Listed entries:
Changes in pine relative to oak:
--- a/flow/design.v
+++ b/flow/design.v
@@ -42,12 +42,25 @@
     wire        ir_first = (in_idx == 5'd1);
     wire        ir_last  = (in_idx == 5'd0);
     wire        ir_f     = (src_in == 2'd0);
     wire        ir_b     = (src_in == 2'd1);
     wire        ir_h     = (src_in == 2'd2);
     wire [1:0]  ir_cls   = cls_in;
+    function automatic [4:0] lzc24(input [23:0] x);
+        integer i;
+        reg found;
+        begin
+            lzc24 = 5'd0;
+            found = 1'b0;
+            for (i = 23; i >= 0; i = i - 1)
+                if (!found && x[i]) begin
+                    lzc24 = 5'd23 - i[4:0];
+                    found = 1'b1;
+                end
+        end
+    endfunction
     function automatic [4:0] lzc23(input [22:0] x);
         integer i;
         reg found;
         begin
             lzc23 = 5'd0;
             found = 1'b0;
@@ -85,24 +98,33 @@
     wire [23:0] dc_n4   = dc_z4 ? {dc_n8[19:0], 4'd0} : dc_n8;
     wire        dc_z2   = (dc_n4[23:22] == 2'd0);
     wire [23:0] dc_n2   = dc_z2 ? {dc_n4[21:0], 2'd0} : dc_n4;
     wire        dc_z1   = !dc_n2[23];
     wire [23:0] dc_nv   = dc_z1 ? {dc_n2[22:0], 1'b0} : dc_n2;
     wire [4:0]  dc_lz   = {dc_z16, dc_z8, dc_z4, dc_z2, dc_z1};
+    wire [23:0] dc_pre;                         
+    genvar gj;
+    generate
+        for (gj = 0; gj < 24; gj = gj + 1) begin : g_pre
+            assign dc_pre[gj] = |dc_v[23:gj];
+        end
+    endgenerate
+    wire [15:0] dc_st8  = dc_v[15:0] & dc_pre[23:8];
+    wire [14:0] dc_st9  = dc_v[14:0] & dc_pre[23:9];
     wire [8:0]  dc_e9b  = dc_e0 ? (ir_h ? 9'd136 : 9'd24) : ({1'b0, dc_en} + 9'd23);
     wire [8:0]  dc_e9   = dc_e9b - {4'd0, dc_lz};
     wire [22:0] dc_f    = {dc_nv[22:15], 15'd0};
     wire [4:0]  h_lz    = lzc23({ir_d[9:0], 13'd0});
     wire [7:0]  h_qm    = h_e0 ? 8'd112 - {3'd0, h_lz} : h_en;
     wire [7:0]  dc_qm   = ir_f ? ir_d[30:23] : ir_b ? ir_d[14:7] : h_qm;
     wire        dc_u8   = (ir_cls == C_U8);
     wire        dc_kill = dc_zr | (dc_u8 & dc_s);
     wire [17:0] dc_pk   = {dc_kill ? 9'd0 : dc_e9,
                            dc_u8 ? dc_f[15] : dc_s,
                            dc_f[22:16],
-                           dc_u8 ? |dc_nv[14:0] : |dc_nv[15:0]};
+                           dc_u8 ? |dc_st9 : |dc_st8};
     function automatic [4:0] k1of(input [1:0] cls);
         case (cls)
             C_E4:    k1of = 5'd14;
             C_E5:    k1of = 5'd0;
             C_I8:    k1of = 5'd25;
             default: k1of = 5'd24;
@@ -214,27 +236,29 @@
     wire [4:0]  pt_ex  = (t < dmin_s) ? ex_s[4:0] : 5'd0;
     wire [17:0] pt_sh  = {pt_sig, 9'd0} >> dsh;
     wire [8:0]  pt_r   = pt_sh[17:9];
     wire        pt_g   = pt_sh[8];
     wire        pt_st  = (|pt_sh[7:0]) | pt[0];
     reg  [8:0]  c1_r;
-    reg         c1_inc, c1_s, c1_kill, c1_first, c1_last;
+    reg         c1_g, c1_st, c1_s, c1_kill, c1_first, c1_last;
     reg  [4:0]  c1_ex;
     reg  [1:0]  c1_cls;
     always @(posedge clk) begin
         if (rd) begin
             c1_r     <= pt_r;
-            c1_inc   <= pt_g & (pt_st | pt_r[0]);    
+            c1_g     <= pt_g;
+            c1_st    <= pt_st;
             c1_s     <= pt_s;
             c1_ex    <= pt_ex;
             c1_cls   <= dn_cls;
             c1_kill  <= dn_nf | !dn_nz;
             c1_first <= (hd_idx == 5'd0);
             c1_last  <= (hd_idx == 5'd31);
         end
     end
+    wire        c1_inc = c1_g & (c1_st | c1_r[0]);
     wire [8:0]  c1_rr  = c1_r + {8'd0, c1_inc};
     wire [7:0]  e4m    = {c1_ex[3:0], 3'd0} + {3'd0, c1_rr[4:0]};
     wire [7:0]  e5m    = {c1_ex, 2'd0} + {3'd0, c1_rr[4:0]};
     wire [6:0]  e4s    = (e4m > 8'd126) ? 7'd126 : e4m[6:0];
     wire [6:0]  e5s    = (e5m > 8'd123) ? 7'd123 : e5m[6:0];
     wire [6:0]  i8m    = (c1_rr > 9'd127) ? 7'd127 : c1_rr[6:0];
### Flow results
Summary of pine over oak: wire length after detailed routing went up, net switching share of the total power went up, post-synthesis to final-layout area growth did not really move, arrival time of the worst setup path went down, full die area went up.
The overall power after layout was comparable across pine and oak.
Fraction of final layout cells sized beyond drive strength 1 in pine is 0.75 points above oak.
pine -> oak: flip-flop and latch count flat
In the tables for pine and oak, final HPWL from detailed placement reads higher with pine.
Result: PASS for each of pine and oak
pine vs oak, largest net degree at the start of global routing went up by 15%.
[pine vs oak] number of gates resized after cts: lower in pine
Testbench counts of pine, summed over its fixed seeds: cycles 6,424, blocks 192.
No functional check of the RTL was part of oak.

* * *

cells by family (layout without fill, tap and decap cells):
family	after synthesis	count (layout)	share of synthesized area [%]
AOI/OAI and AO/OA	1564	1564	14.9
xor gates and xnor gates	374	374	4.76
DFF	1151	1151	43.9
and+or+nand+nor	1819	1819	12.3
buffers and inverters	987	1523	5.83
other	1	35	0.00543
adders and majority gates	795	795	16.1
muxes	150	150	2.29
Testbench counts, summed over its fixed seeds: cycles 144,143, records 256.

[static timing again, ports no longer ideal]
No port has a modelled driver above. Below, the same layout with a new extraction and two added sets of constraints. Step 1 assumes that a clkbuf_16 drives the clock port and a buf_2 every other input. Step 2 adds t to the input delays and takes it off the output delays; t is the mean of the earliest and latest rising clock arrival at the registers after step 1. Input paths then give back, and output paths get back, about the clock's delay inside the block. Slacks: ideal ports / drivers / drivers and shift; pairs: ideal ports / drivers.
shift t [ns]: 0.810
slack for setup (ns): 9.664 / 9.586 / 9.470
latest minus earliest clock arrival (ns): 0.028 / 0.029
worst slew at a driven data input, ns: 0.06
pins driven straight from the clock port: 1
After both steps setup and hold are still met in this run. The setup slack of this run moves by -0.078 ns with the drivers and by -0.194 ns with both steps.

Instructions for the task: Nothing but a number should be given: the count of lines in the records that contain the word "went".

Response to this exercise: 2